- Opening Delimiter -

==> src/rtl/acumulador_mac.sv <==
// acumulador_mac: saturating signed fixed-point multiply-accumulate stage.
// Sums a frame of Terminos products (Q Magnitud.Decimal, sign included) with
// symmetric clamping, then presents the sum for one cycle with a listo pulse
// and a sticky overflow flag for that frame.
module acumulador_mac #(
   parameter int Decimal  = 16,
   parameter int Magnitud = 8,
   parameter int N        = Decimal + Magnitud + 1,
   parameter int Terminos = 8
) (
   input  logic         clk,
   input  logic         reset,
   input  logic         inicio,
   input  logic         dato_valido,
   input  logic [N-1:0] dato,
   output logic         ocupado,
   output logic         listo,
   output logic [N-1:0] resultado,
   output logic         desborde
);

   localparam int CW = $clog2(Terminos + 1);

   localparam logic [1:0] REPOSO  = 2'd0;
   localparam logic [1:0] ACUMULA = 2'd1;
   localparam logic [1:0] ENTREGA = 2'd2;

   // Symmetric limits held one bit wider than the word so the raw sum compares directly.
   localparam logic signed [N:0] MAXIMO = {2'b00, {(N-1){1'b1}}};
   localparam logic signed [N:0] MINIMO = {2'b11, {(N-2){1'b0}}, 1'b1};
   // The most negative code has no positive mirror; it is folded onto MINIMO.
   localparam logic [N-1:0] CODIGO_PROHIBIDO = {1'b1, {(N-1){1'b0}}};

   logic [1:0]    estado_q, estado_d;
   logic [N-1:0]  acc_q, acc_d;
   logic [CW-1:0] cuenta_q, cuenta_d;
   logic          flag_q, flag_d;
   logic [N-1:0]  resultado_q, resultado_d;
   logic          desborde_q, desborde_d;

   logic [N-1:0]        dato_ef;
   logic signed [N:0]   suma;
   logic [N-1:0]        suma_sat;
   logic                recorte;
   logic [CW-1:0]       cuenta_sig;

   // Saturating add of the running sum and the (sanitised) incoming product.
   always_comb begin
      dato_ef  = (dato == CODIGO_PROHIBIDO) ? MINIMO[N-1:0] : dato;
      suma     = $signed({acc_q[N-1], acc_q}) + $signed({dato_ef[N-1], dato_ef});
      suma_sat = suma[N-1:0];
      recorte  = 1'b0;
      if (suma > MAXIMO) begin
         suma_sat = MAXIMO[N-1:0];
         recorte  = 1'b1;
      end else if (suma < MINIMO) begin
         suma_sat = MINIMO[N-1:0];
         recorte  = 1'b1;
      end
      cuenta_sig = cuenta_q + CW'(1);
   end

   // Frame sequencing: idle, accept Terminos products, deliver for one cycle.
   always_comb begin
      estado_d    = estado_q;
      acc_d       = acc_q;
      cuenta_d    = cuenta_q;
      flag_d      = flag_q;
      resultado_d = resultado_q;
      desborde_d  = desborde_q;
      case (estado_q)
         REPOSO: begin
            if (inicio) begin
               acc_d    = '0;
               cuenta_d = '0;
               flag_d   = 1'b0;
               estado_d = ACUMULA;
            end
         end
         ACUMULA: begin
            if (dato_valido) begin
               acc_d    = suma_sat;
               cuenta_d = cuenta_sig;
               flag_d   = flag_q | recorte;
               if (cuenta_sig == CW'(Terminos)) begin
                  estado_d    = ENTREGA;
                  resultado_d = suma_sat;
                  desborde_d  = flag_q | recorte;
               end
            end
         end
         ENTREGA: begin
            estado_d = REPOSO;
         end
         default: begin
            estado_d = REPOSO;
         end
      endcase
   end

   // State registers; reset aborts any frame and clears the delivered result.
   always_ff @(posedge clk or negedge reset) begin
      if (!reset) begin
         estado_q    <= REPOSO;
         acc_q       <= '0;
         cuenta_q    <= '0;
         flag_q      <= 1'b0;
         resultado_q <= '0;
         desborde_q  <= 1'b0;
      end else begin
         estado_q    <= estado_d;
         acc_q       <= acc_d;
         cuenta_q    <= cuenta_d;
         flag_q      <= flag_d;
         resultado_q <= resultado_d;
         desborde_q  <= desborde_d;
      end
   end

   assign ocupado   = (estado_q != REPOSO);
   assign listo     = (estado_q == ENTREGA);
   assign resultado = resultado_q;
   assign desborde  = desborde_q;

endmodule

- Closing Delimiter -

### ASSIGNED TASK
Transcribe every line of the records, keeping each one exact.

### EXERCISE RESULT
==> src/rtl/acumulador_mac.sv <==
// acumulador_mac: saturating signed fixed-point multiply-accumulate stage.
// Sums a frame of Terminos products (Q Magnitud.Decimal, sign included) with
// symmetric clamping, then presents the sum for one cycle with a listo pulse
// and a sticky overflow flag for that frame.
module acumulador_mac #(
   parameter int Decimal  = 16,
   parameter int Magnitud = 8,
   parameter int N        = Decimal + Magnitud + 1,
   parameter int Terminos = 8
) (
   input  logic         clk,
   input  logic         reset,
   input  logic         inicio,
   input  logic         dato_valido,
   input  logic [N-1:0] dato,
   output logic         ocupado,
   output logic         listo,
   output logic [N-1:0] resultado,
   output logic         desborde
);

   localparam int CW = $clog2(Terminos + 1);

   localparam logic [1:0] REPOSO  = 2'd0;
   localparam logic [1:0] ACUMULA = 2'd1;
   localparam logic [1:0] ENTREGA = 2'd2;

   // Symmetric limits held one bit wider than the word so the raw sum compares directly.
   localparam logic signed [N:0] MAXIMO = {2'b00, {(N-1){1'b1}}};
   localparam logic signed [N:0] MINIMO = {2'b11, {(N-2){1'b0}}, 1'b1};
   // The most negative code has no positive mirror; it is folded onto MINIMO.
   localparam logic [N-1:0] CODIGO_PROHIBIDO = {1'b1, {(N-1){1'b0}}};

   logic [1:0]    estado_q, estado_d;
   logic [N-1:0]  acc_q, acc_d;
   logic [CW-1:0] cuenta_q, cuenta_d;
   logic          flag_q, flag_d;
   logic [N-1:0]  resultado_q, resultado_d;
   logic          desborde_q, desborde_d;

   logic [N-1:0]        dato_ef;
   logic signed [N:0]   suma;
   logic [N-1:0]        suma_sat;
   logic                recorte;
   logic [CW-1:0]       cuenta_sig;

   // Saturating add of the running sum and the (sanitised) incoming product.
   always_comb begin
      dato_ef  = (dato == CODIGO_PROHIBIDO) ? MINIMO[N-1:0] : dato;
      suma     = $signed({acc_q[N-1], acc_q}) + $signed({dato_ef[N-1], dato_ef});
      suma_sat = suma[N-1:0];
      recorte  = 1'b0;
      if (suma > MAXIMO) begin
         suma_sat = MAXIMO[N-1:0];
         recorte  = 1'b1;
      end else if (suma < MINIMO) begin
         suma_sat = MINIMO[N-1:0];
         recorte  = 1'b1;
      end
      cuenta_sig = cuenta_q + CW'(1);
   end

   // Frame sequencing: idle, accept Terminos products, deliver for one cycle.
   always_comb begin
      estado_d    = estado_q;
      acc_d       = acc_q;
      cuenta_d    = cuenta_q;
      flag_d      = flag_q;
      resultado_d = resultado_q;
      desborde_d  = desborde_q;
      case (estado_q)
         REPOSO: begin
            if (inicio) begin
               acc_d    = '0;
               cuenta_d = '0;
               flag_d   = 1'b0;
               estado_d = ACUMULA;
            end
         end
         ACUMULA: begin
            if (dato_valido) begin
               acc_d    = suma_sat;
               cuenta_d = cuenta_sig;
               flag_d   = flag_q | recorte;
               if (cuenta_sig == CW'(Terminos)) begin
                  estado_d    = ENTREGA;
                  resultado_d = suma_sat;
                  desborde_d  = flag_q | recorte;
               end
            end
         end
         ENTREGA: begin
            estado_d = REPOSO;
         end
         default: begin
            estado_d = REPOSO;
         end
      endcase
   end

   // State registers; reset aborts any frame and clears the delivered result.
   always_ff @(posedge clk or negedge reset) begin
      if (!reset) begin
         estado_q    <= REPOSO;
         acc_q       <= '0;
         cuenta_q    <= '0;
         flag_q      <= 1'b0;
         resultado_q <= '0;
         desborde_q  <= 1'b0;
      end else begin
         estado_q    <= estado_d;
         acc_q       <= acc_d;
         cuenta_q    <= cuenta_d;
         flag_q      <= flag_d;
         resultado_q <= resultado_d;
         desborde_q  <= desborde_d;
      end
   end

   assign ocupado   = (estado_q != REPOSO);
   assign listo     = (estado_q == ENTREGA);
   assign resultado = resultado_q;
   assign desborde  = desborde_q;

endmodule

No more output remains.